Albeit structurally and functionally related to clozapine (which is a drug that became famous as the first “atypical” antipsychotic), olanzapine possesses a more favorable side effect profile. The most common adverse effects are mild to moderate sedation, dizziness, constipation, akathisia (restlesness) and increased levels of liver transaminases (namely ALT).
Most notable metabolic side effects are weight gain, type II diabetes mellitus, dyslipidemia, hyperglycemia, insulin resistance, hyperprolactinemia, hypertension and cardiovascular disease. Furthermore, the prevalence of diabetes in schizophrenic patients is approximately 1.5 to 2 times greater than the prevalence reported in the general population.

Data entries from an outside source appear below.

**config.mk**
```make
export PLATFORM = sky130hd
export DESIGN_NAME = rps_top
export DESIGN_NICKNAME = d
export VERILOG_FILES = /design/src/design/rps_pkg.sv /design/src/design/rps_top.sv
export SDC_FILE = /design/constraint.sdc
export NUM_CORES = 1
export LEC_CHECK = 0
export BUFFER_PORTS_ARGS = -buffer_cell sky130_fd_sc_hd__clkbuf_2
export CORE_MARGIN = 2
export CORE_UTILIZATION = 57
export DETAILED_ROUTE_END_ITERATION = 16
export PLACE_DENSITY = 0.85
export SYNTH_ARGS = -nofsm -noshare
export SYNTH_HDL_FRONTEND = slang
export SYNTH_SLANG_ARGS = --single-unit
```
**constraint.sdc**
```tcl
create_clock -name core_clk -period 5.2 [get_ports core_clk]
set_clock_uncertainty 0.1 [all_clocks]
set_input_delay 0.78 -clock core_clk [delete_from_list [all_inputs] [get_ports core_clk]]
set_output_delay 0.78 -clock core_clk [all_outputs]
set_load 0.1 [all_outputs]
```
**src/design/rps_pkg.sv**
```systemverilog
`default_nettype none
package rps_pkg;

  localparam int SEL_W  = 5;
  localparam int REG_W  = 16;
  localparam int ADDR_W = 4;

  // Register offsets.
  localparam logic [3:0] OFS_IN_ROUTE  = 4'h0;
  localparam logic [3:0] OFS_OUT_ROUTE = 4'h1;
  localparam logic [3:0] OFS_LOCK      = 4'h2;

  // Field positions.
  localparam int IN_SEL_LSB   = 0;
  localparam int PIN0_SEL_LSB = 0;
  localparam int PIN1_SEL_LSB = 8;
  localparam int LOCK_BIT     = 0;

  // Reset values and the null output code.
  localparam logic [4:0] IN_SEL_RST  = 5'h1f;
  localparam logic [4:0] OUT_SEL_RST = 5'h00;
  localparam logic [4:0] OUT_NULL    = 5'h00;

  typedef struct packed {
    logic [ADDR_W-1:0] addr;
    logic [REG_W-1:0]  wdata;
    logic              wr;
    logic              rd;
  } rps_bus_req_t;

endpackage : rps_pkg
`default_nettype wire

```
**src/design/rps_top.sv**
```systemverilog
`timescale 1ns/1ps
`default_nettype none
module rps_top #(
  parameter int NUM_PINS  = 26,
  parameter int NUM_FUNCS = 32
) (
  input  wire logic                     core_clk,
  input  wire logic                     rst_n,
  input  wire logic                     clk_en,
  input  wire rps_pkg::rps_bus_req_t    bus_req,
  output var  logic [rps_pkg::REG_W-1:0] rd_data,
  input  wire logic [NUM_PINS-1:0]      remappable_pin_in,
  input  wire logic [NUM_FUNCS-1:0]     periph_out,
  output var  logic                     spi_slave_select_input,
  output var  logic                     remappable_pin_zero,
  output var  logic                     remappable_pin_one,
  output var  logic                     remappable_pin_zero_oe,
  output var  logic                     remappable_pin_one_oe,
  output var  logic                     pin_config_lock
);

  logic [rps_pkg::SEL_W-1:0] slave_select_input_pin_sel;
  logic [rps_pkg::SEL_W-1:0] pin0_output_function_sel;
  logic [rps_pkg::SEL_W-1:0] pin1_output_function_sel;
  logic [NUM_PINS-1:0]       pin_meta;
  logic [NUM_PINS-1:0]       pin_sync;

  // Codes past the last real source fall back to a fixed level, so an unused code never floats.
  function automatic logic pick(input logic [NUM_FUNCS-1:0]     v,
                                input logic [rps_pkg::SEL_W-1:0] s,
                                input int                        lim,
                                input logic                      dflt);
    pick = (int'(s) < lim) ? v[s] : dflt;
  endfunction : pick

  // Bits that a register really holds; every other position must read back as zero.
  function automatic logic [rps_pkg::REG_W-1:0] live_bits(input logic [rps_pkg::ADDR_W-1:0] a);
    logic [rps_pkg::REG_W-1:0] ones;
    ones = rps_pkg::REG_W'({rps_pkg::SEL_W{1'b1}});
    case (a)
      rps_pkg::OFS_IN_ROUTE:  live_bits = ones << rps_pkg::IN_SEL_LSB;
      rps_pkg::OFS_OUT_ROUTE: live_bits =
        (ones << rps_pkg::PIN1_SEL_LSB) | (ones << rps_pkg::PIN0_SEL_LSB);
      rps_pkg::OFS_LOCK:      live_bits = rps_pkg::REG_W'(1'b1) << rps_pkg::LOCK_BIT;
      default:                live_bits = '0;
    endcase
  endfunction : live_bits

  wire logic sel_wr_ok  = bus_req.wr && !pin_config_lock;
  wire logic wr_in      = sel_wr_ok && bus_req.addr == rps_pkg::OFS_IN_ROUTE;
  wire logic wr_out     = sel_wr_ok && bus_req.addr == rps_pkg::OFS_OUT_ROUTE;
  wire logic wr_lock    = bus_req.wr && bus_req.addr == rps_pkg::OFS_LOCK;
  wire logic [NUM_FUNCS-1:0] pins_wide = NUM_FUNCS'(pin_sync);
  wire logic ss_next    =
    pick(pins_wide, slave_select_input_pin_sel, NUM_PINS, 1'b1);
  wire logic [NUM_FUNCS-1:0] fn_vec = {periph_out[NUM_FUNCS-1:1], 1'b0};
  wire logic p0_next    = pick(fn_vec, pin0_output_function_sel, NUM_FUNCS, 1'b0);
  wire logic p1_next    = pick(fn_vec, pin1_output_function_sel, NUM_FUNCS, 1'b0);
  wire logic p0_oe_next = pin0_output_function_sel != rps_pkg::OUT_NULL;
  wire logic p1_oe_next = pin1_output_function_sel != rps_pkg::OUT_NULL;

  // Zero-filled read words keep reserved bits at zero.
  wire logic [rps_pkg::REG_W-1:0] rd_in   = rps_pkg::REG_W'(slave_select_input_pin_sel);
  wire logic [rps_pkg::REG_W-1:0] rd_out  =
    (rps_pkg::REG_W'(pin1_output_function_sel) << rps_pkg::PIN1_SEL_LSB) |
    (rps_pkg::REG_W'(pin0_output_function_sel) << rps_pkg::PIN0_SEL_LSB);
  wire logic [rps_pkg::REG_W-1:0] rd_lock = rps_pkg::REG_W'(pin_config_lock);
  wire logic [rps_pkg::REG_W-1:0] next_rd_data =
    !bus_req.rd                                 ? '0 :
    bus_req.addr == rps_pkg::OFS_IN_ROUTE       ? rd_in :
    bus_req.addr == rps_pkg::OFS_OUT_ROUTE      ? rd_out :
    bus_req.addr == rps_pkg::OFS_LOCK           ? rd_lock : '0;

  // Pins come from outside the clock domain, so they pass two stages first.
  always_ff @(posedge core_clk)
  begin
    if (!rst_n)
    begin
      pin_meta <= '1;
      pin_sync <= '1;
    end
    else if (clk_en)
    begin
      pin_meta <= remappable_pin_in;
      pin_sync <= pin_meta;
    end
  end

  always_ff @(posedge core_clk)
  begin
    if (!rst_n)
    begin
      slave_select_input_pin_sel <= rps_pkg::IN_SEL_RST;
      pin0_output_function_sel   <= rps_pkg::OUT_SEL_RST;
      pin1_output_function_sel   <= rps_pkg::OUT_SEL_RST;
      pin_config_lock            <= 1'b0;
    end
    else if (clk_en)
    begin
      if (wr_in)
        slave_select_input_pin_sel <= bus_req.wdata[rps_pkg::IN_SEL_LSB +: rps_pkg::SEL_W];
      if (wr_out)
      begin
        pin1_output_function_sel <= bus_req.wdata[rps_pkg::PIN1_SEL_LSB +: rps_pkg::SEL_W];
        pin0_output_function_sel <= bus_req.wdata[rps_pkg::PIN0_SEL_LSB +: rps_pkg::SEL_W];
      end
      if (wr_lock)
        pin_config_lock <= bus_req.wdata[rps_pkg::LOCK_BIT];
    end
  end

  always_ff @(posedge core_clk)
  begin
    if (!rst_n)
    begin
      rd_data                <= '0;
      spi_slave_select_input <= 1'b1;
      remappable_pin_zero    <= 1'b0;
      remappable_pin_one     <= 1'b0;
      remappable_pin_zero_oe <= 1'b0;
      remappable_pin_one_oe  <= 1'b0;
    end
    else if (clk_en)
    begin
      rd_data                <= next_rd_data;
      spi_slave_select_input <= ss_next;
      remappable_pin_zero    <= p0_next;
      remappable_pin_one     <= p1_next;
      remappable_pin_zero_oe <= p0_oe_next;
      remappable_pin_one_oe  <= p1_oe_next;
    end
  end

  AST_LOCKED_HOLD: assert property (@(posedge core_clk) disable iff (!rst_n)
    clk_en && pin_config_lock && bus_req.wr |=> $stable(pin0_output_function_sel)
      && $stable(pin1_output_function_sel) && $stable(slave_select_input_pin_sel))
    else $error("Selector changed while locked.");

  AST_UNLOCKED_WRITE: assert property (@(posedge core_clk) disable iff (!rst_n)
    clk_en && !pin_config_lock && bus_req.wr && bus_req.addr == rps_pkg::OFS_OUT_ROUTE
      |=> pin1_output_function_sel
        == $past(bus_req.wdata[rps_pkg::PIN1_SEL_LSB +: rps_pkg::SEL_W])
      && pin0_output_function_sel
        == $past(bus_req.wdata[rps_pkg::PIN0_SEL_LSB +: rps_pkg::SEL_W]))
    else $error("Unlocked output-route write not stored.");

  AST_IN_WRITE: assert property (@(posedge core_clk) disable iff (!rst_n)
    clk_en && !pin_config_lock && bus_req.wr && bus_req.addr == rps_pkg::OFS_IN_ROUTE
      |=> slave_select_input_pin_sel
        == $past(bus_req.wdata[rps_pkg::IN_SEL_LSB +: rps_pkg::SEL_W]))
    else $error("Input-route write not stored.");

  AST_LOCK_WRITE: assert property (@(posedge core_clk) disable iff (!rst_n)
    clk_en && bus_req.wr && bus_req.addr == rps_pkg::OFS_LOCK
      |=> pin_config_lock == $past(bus_req.wdata[rps_pkg::LOCK_BIT]))
    else $error("Lock bit write not stored.");

  AST_OUT_HOLD: assert property (@(posedge core_clk) disable iff (!rst_n)
    clk_en && !(bus_req.wr && bus_req.addr == rps_pkg::OFS_OUT_ROUTE)
      |=> $stable(pin0_output_function_sel) && $stable(pin1_output_function_sel))
    else $error("Output selectors changed without a write.");

  AST_NULL_OFF: assert property (@(posedge core_clk) disable iff (!rst_n)
    clk_en && pin0_output_function_sel == rps_pkg::OUT_NULL
      |=> !remappable_pin_zero_oe && !remappable_pin_zero)
    else $error("Null selector drives pin zero.");

  AST_NULL_OFF_ONE: assert property (@(posedge core_clk) disable iff (!rst_n)
    clk_en && pin1_output_function_sel == rps_pkg::OUT_NULL
      |=> !remappable_pin_one_oe && !remappable_pin_one)
    else $error("Null selector drives pin one.");

  AST_PIN0_FUNC: assert property (@(posedge core_clk) disable iff (!rst_n)
    clk_en && pin0_output_function_sel != rps_pkg::OUT_NULL
      |=> remappable_pin_zero_oe
      && remappable_pin_zero == $past(periph_out[pin0_output_function_sel]))
    else $error("Pin zero does not carry its selected function.");

  AST_PIN1_FUNC: assert property (@(posedge core_clk) disable iff (!rst_n)
    clk_en && pin1_output_function_sel != rps_pkg::OUT_NULL
      |=> remappable_pin_one_oe
      && remappable_pin_one == $past(periph_out[pin1_output_function_sel]))
    else $error("Pin one does not carry its selected function.");

  AST_NO_PIN_IDLE: assert property (@(posedge core_clk) disable iff (!rst_n)
    clk_en && int'(slave_select_input_pin_sel) >= NUM_PINS |=> spi_slave_select_input)
    else $error("Code past the last pin does not idle high.");

  AST_PIN_ZERO: assert property (@(posedge core_clk) disable iff (!rst_n)
    clk_en && slave_select_input_pin_sel == 5'h00 |=> spi_slave_select_input == $past(pin_sync[0]))
    else $error("Code zero does not follow pin zero.");

  AST_PIN_ONE: assert property (@(posedge core_clk) disable iff (!rst_n)
    clk_en && slave_select_input_pin_sel == 5'h01 |=> spi_slave_select_input == $past(pin_sync[1]))
    else $error("Code one does not follow pin one.");

  AST_RD_IN_ZERO: assert property (@(posedge core_clk) disable iff (!rst_n)
    clk_en && bus_req.rd |=> (rd_data & ~live_bits($past(bus_req.addr))) == '0)
    else $error("Reserved bits read nonzero.");

  AST_RD_IDLE: assert property (@(posedge core_clk) disable iff (!rst_n)
    clk_en && !bus_req.rd |=> rd_data == '0)
    else $error("Read data not zero outside a read.");

  AST_RD_IN: assert property (@(posedge core_clk) disable iff (!rst_n)
    clk_en && bus_req.rd && bus_req.addr == rps_pkg::OFS_IN_ROUTE
      |=> rd_data[rps_pkg::IN_SEL_LSB +: rps_pkg::SEL_W] == $past(slave_select_input_pin_sel))
    else $error("Input-route readback wrong.");

  AST_LOCK_READ: assert property (@(posedge core_clk) disable iff (!rst_n)
    clk_en && bus_req.rd && bus_req.addr == rps_pkg::OFS_LOCK
      |=> rd_data == rps_pkg::REG_W'($past(pin_config_lock)))
    else $error("Lock readback wrong.");

  AST_RD_OUT: assert property (@(posedge core_clk) disable iff (!rst_n)
    clk_en && bus_req.rd && bus_req.addr == rps_pkg::OFS_OUT_ROUTE
      |=> rd_data[rps_pkg::PIN1_SEL_LSB +: rps_pkg::SEL_W] == $past(pin1_output_function_sel)
      && rd_data[rps_pkg::PIN0_SEL_LSB +: rps_pkg::SEL_W] == $past(pin0_output_function_sel))
    else $error("Output-route readback wrong.");

  AST_FREEZE: assert property (@(posedge core_clk) disable iff (!rst_n)
    !clk_en |=> $stable(rd_data) && $stable(spi_slave_select_input)
      && $stable(remappable_pin_zero) && $stable(remappable_pin_one)
      && $stable(pin_config_lock) && $stable(slave_select_input_pin_sel) && $stable(pin_sync))
    else $error("State moved while the clock enable was low.");

endmodule : rps_top
`default_nettype wire

```
* Word level (Yosys, flattened, before mapping)
Index checks and enable logic that the tools add are counted.
Word-level totals: flip-flop bits (word level) 89, output and inout bits 22
Cells by class: $lt $le $gt $ge 4, reductions and logical operators 11, eq/ne operators 2, muxes and demuxes 11, bitwise operators 1
Operator list (count):
- $mux 13 | 3
- $lt 5x6->1 const B | 3
- $bmux 1 s5 | 3
- $or 13x5->13 | 1
- $reduce_bool 5->1 | 2
- $reduce_and 2->1 | 3
- $lt 5x5->1 const B | 1
- $mux 1 | 5
- $eq 4x1->1 const B | 1
- $eq 4x2->1 const B | 1
- $logic_and 1x1->1 | 4
- $logic_not 4->1 | 1
- $logic_not 1->1 | 1

* Logic depth before layout (Yosys ltp)
depth in word-level cells 5, depth in mapped cells 7, mapped depth without buffers 5

* Least setup slack after synthesis
OpenSTA, ideal clock, no wires.
path kind reg-to-reg, start point register pin_config_lock, end point register rd_data[0] (netlist bit), cell stages (with the launch flop) 5, required time 5.024 ns, slack 3.210 ns, buffers on the path 0, data arrival time 1.814 ns, library setup time 0.076 ns, cells stage by stage dfxtp_1 nand2_1 a2111oi_0 o221ai_1 a21boi_0
Between the ends: word-level cells in the longest chain between the ends 4
Ends and longest elaborated chain:
- start: declaration | line rps_top.sv:19 | output var logic pin_config_lock
- start signal: assignment | line rps_top.sv:108 | pin_config_lock <= bus_req.wdata[rps_pkg::LOCK_BIT];
- $mux 1 | line rps_top.sv:72 | bus_req.addr == rps_pkg::OFS_LOCK ? rd_lock : '0;
- $mux 13 | line rps_top.sv:71 | bus_req.addr == rps_pkg::OFS_OUT_ROUTE ? rd_out :
- $mux 13 | line rps_top.sv:70 | bus_req.addr == rps_pkg::OFS_IN_ROUTE ? rd_in :
- $mux 13 | line rps_top.sv:69 | !bus_req.rd ? '0 :
- end signal: assignment | line rps_top.sv:125 | rd_data <= next_rd_data;
- end: declaration | line rps_top.sv:11 | output var logic [rps_pkg::REG_W-1:0] rd_data,
No other way between the ends. A chain may end at the register's enable or synchronous reset.

==> impl_metrics.ini <==
[run_status]
status = completed

[global_routing]
grt.total_usage_pct = 23.1
grt_pass1_vias = 3047
grt_max_degree = 60
antenna_found_initial = 0
grt.overflow.total = 0
grt_pass1_wl_um = 13800

[route]
routed_via_density = 5.54
drc_errors = 0
detail-route-antenna-nets = 0
drt_pre_antenna_iters = 5
post_drt_wl_per_cell_um = 15.3
drt_iter0_markers = 118
routed_wl_um = 8770
num_vias = 3177

[synthesis]
syn_area_um2 = 4030
ys.flop_type = dfxtp_1
synth_edf_count = 0
post_synth.cell_area_avg_um2 = 10.2
ys_seq_area_share_pct = 41.2
ys_ff_latch = 83
async_reset_ff_share_pct = 0
ys_warn_count = 0
syn-instance-count = 397
synth_cell_type_count = 38

[sta]
min_period_ns = 2.69
worst_pin_slew_ns = 0.896
max_freq_mhz = 372
finalHoldViolCount = 0
post-route-period-util_pct = 51.7
rsz0062_at_grt = no
setup_viol = 0
fin_setup_tns_ns = 0
relSlewSlack_pct = 40.2
worst_slack_ns = 2.51
slew_violations = 0

[clocking]
clockBufferDepth = 2
cts_sinks = 83
cts_buffers = 9
h-tree-depth = 3
clk_latency_ns = 0.35
cts_hold_buf = 0
clkTransAtPathRegs_ns = 0.09
clockRootBuffer = clkbuf_8
cts_tree = yes
ctsResizeCount = 0
post_cts_buffers = 0

[setup_path]
setup.worst_path.start_class = input port
reg2reg_depth = 5
end_kind = register
critical_path.slowest_cell = buf_4
crit_type = in2reg
reg2reg_slack_ns = 3.06
startpoint = clk_en
worstReg2RegStart = pin0_output_function_sel[0]
crit_chain = buf_4 -> buf_4 -> nand2_1 -> a2111oi_0 -> o221ai_1 -> a21boi_0
worstPathRequired_ns = 5.39
cp_max_fo = 59
cp.depth = 6
cp.arrival_ns = 2.87
r2r_end = remappable_pin_zero
cp_common_cell = buf_4
critPathTopFamily = compound AO/OA/AOI/OAI gates
max_stage_delay_ns = 0.74
setup.worst_path.end = rd_data[0]
worst-path-buf-inv = 2

[die]
die_height_um = 88.1
die_x_um = 88.1
dieArea_um2 = 7760
initial_core_util_pct = 59.0
core_area_um2 = 6830
pin_count = 105
rows = 30

[place]
dp.cells = 557
gp_congestion = 0.859
numPortBuffers = 91
hpwlAfterDp_um = 6120
dp_slack_ns = 2.22

[job]
max_cap_violations = 0

[cells_and_area]
syn_to_final_growth_pct = 15.8
final_cell_mix = 90 x clkbuf_2, 83 x mux2i_1, 83 x dfxtp_1
multi_input_area_um2 = 2170
register_area_um2 = 1660
fin_util_pct = 68.3
fillers = 575
n_antenna_cell = 0
drive_gt1_share_pct = 26.2
nets = 555
fin_cells = 573
layout_commonest_cell = clkbuf_2

[power_and_ir_drop]
power_density_nw_per_um2 = 288
total_power_w = 0.00134
ir_drop_mv = 0.234
p_leak_nw = 2.11

[hold_path]
hold_class = reg2reg
worst min-delay path by stage:
stage | start | end | slack (ns) | cells after the start
after CTS | pin_sync[22] | pin_sync[22] | 0.38 | 2
after global routing | pin_sync[1] | pin_sync[1] | 0.40 | 2
final | pin_sync[22] | pin_sync[22] | 0.38 | 2
after global placement | pin_sync[22] | pin_sync[22] | 0.35 | 2
after floorplan | pin_sync[22] | pin_sync[22] | 0.33 | 2
after detailed placement | pin_sync[16] | pin_sync[16] | 0.36 | 2
synthesized netlist by cell type, types with 4 or more instances:
library cell  instances  area share (%)
a21oi_1               5            0.62
buf_2                11             1.4
buf_4                 6             1.1
buf_6                 5             1.4
clkbuf_1             12             1.1
dfxtp_1              83              41
inv_1                 6            0.56
mux2_2                6             1.7
mux2i_1              83              21
mux4_1                8             5.2
mux4_2                5             2.8
nand2_1              74             6.9
nand3_1               8            0.99
nand3b_1              5            0.93
nor2_1                7            0.65
nor2b_1              26             4.0
nor3_1                4            0.50
o21ai_0               5            0.62
metrics by stage:
stage | instance area [um^2] | hold slack (ns)
2_1_floorplan | 4050 | 0.333
3_3_place_gp | 4440 | 0.348
3_5_place_dp | 4440 | 0.356
4_1_cts | 4670 | 0.377
5_1_grt | 4670 | 0.398
6_report | 4670 | 0.377
tightest hold or removal path, stage by stage (launching register included):
cell and delay [ns]:
dfxtp_1 0.33, mux2i_1 0.07, nand2_1 0.06
kinds of logic after synthesis:
family,synth area share (%)
simple gates,17.0
mux,30.3
flops,41.2
buf+inv,5.55
compound gates,5.90
other cells,0.0930
area by class of cell:
cell class	count	area share, %
clock buffer	9	2.65
clock inverter	7	2.17
inverter	6	0.482
multi-input combinational	279	46.4
sequential	83	35.6
tap	96	2.57
timing repair buffer	93	10.1
registers in the layout, indices dropped and copies added (netlist names), 5 cells and up:
name,count
pin1_output_function_sel,5
pin_sync,26
slave_select_input_pin_sel,5
pin_meta,26
pin0_output_function_sel,5
rd_data,10
where the power goes:
part           total (W)  switching (W)  internal (W)
registers       0.000672      0.0000149      0.000657
clock network   0.000514       0.000241      0.000273
logic           0.000157      0.0000914     0.0000651
total            0.00134       0.000347      0.000996
routing by layer:
layer / global-route usage [%] / wire length (um) / part of all wire (%) / vias to the layer above
met5: 0 / 0 / 0 / -
met4: 10.7 / 151 / 1.7 / 0
met3: 5.84 / 676 / 7.7 / 16
met2: 42.1 / 4540 / 52 / 125
met1: 25.0 / 3410 / 39 / 1486
li1: - / - / - / 1550
(Power assumes the default switching activity.)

Olanzapine can impair hypothalamic thermoregulatory mechanisms, resulting in hyperthermia. In addition, the use of anticholinergic medications and dehydration can raise body temperature even more. Arthralgia, joint disorders, neck rigidity, back pain, increased creatine kinase and tardive dyskinesia represent neuromuscular side effects of this drug.
Hypersensitive reaction with fever and hepatitis are most common dermatological side effects linked to olanzapine usage. Other dermatological adverse reactions are various hyperpigmentations of the skin, vesiculobullous rash eruptive xanthomas and purpura associated with thrombocytopenia.
In comparison with first generation antiphsychotics, olanzapine has not been associated with significant increase in prolactin levels. Different research groups have proven that elevation of prolactin during olanzapine treatment was not greater in comparison to placebo and significantly less compared to haloperidol.
Postural hypotension with subsequent reflex tachycardia, dizziness and sometimes even syncope can be observed during the initial dose titration period. These reactions stem from α-1 adrenergic blocking effects; hence olanzapine should be used cautiously in patients with cardiovascular or cerebrovascular disease, in dehydrated patients, in patients taking antihypertensive medications, as well as in the elderly.
Patients with a history of a clinically significant low white blood cell count or drug induced neutropenia should frequently monitor complete blood count during the first few months of taking olanzapine, as leukopenia, neutropenia and agranulocytosis have all been reported as likely side effects of the drug.
There may also be occurrence of a withdrawal syndrome, with symptoms such as myoclonic jerking, headache, nightmares, restlessness, piloerection, depression and blurred vision. The possibility of a suicide attempt is inherent in schizophrenia and bipolar disorders, thus close supervision of high-risk patients should always accompany therapy with olanzapine.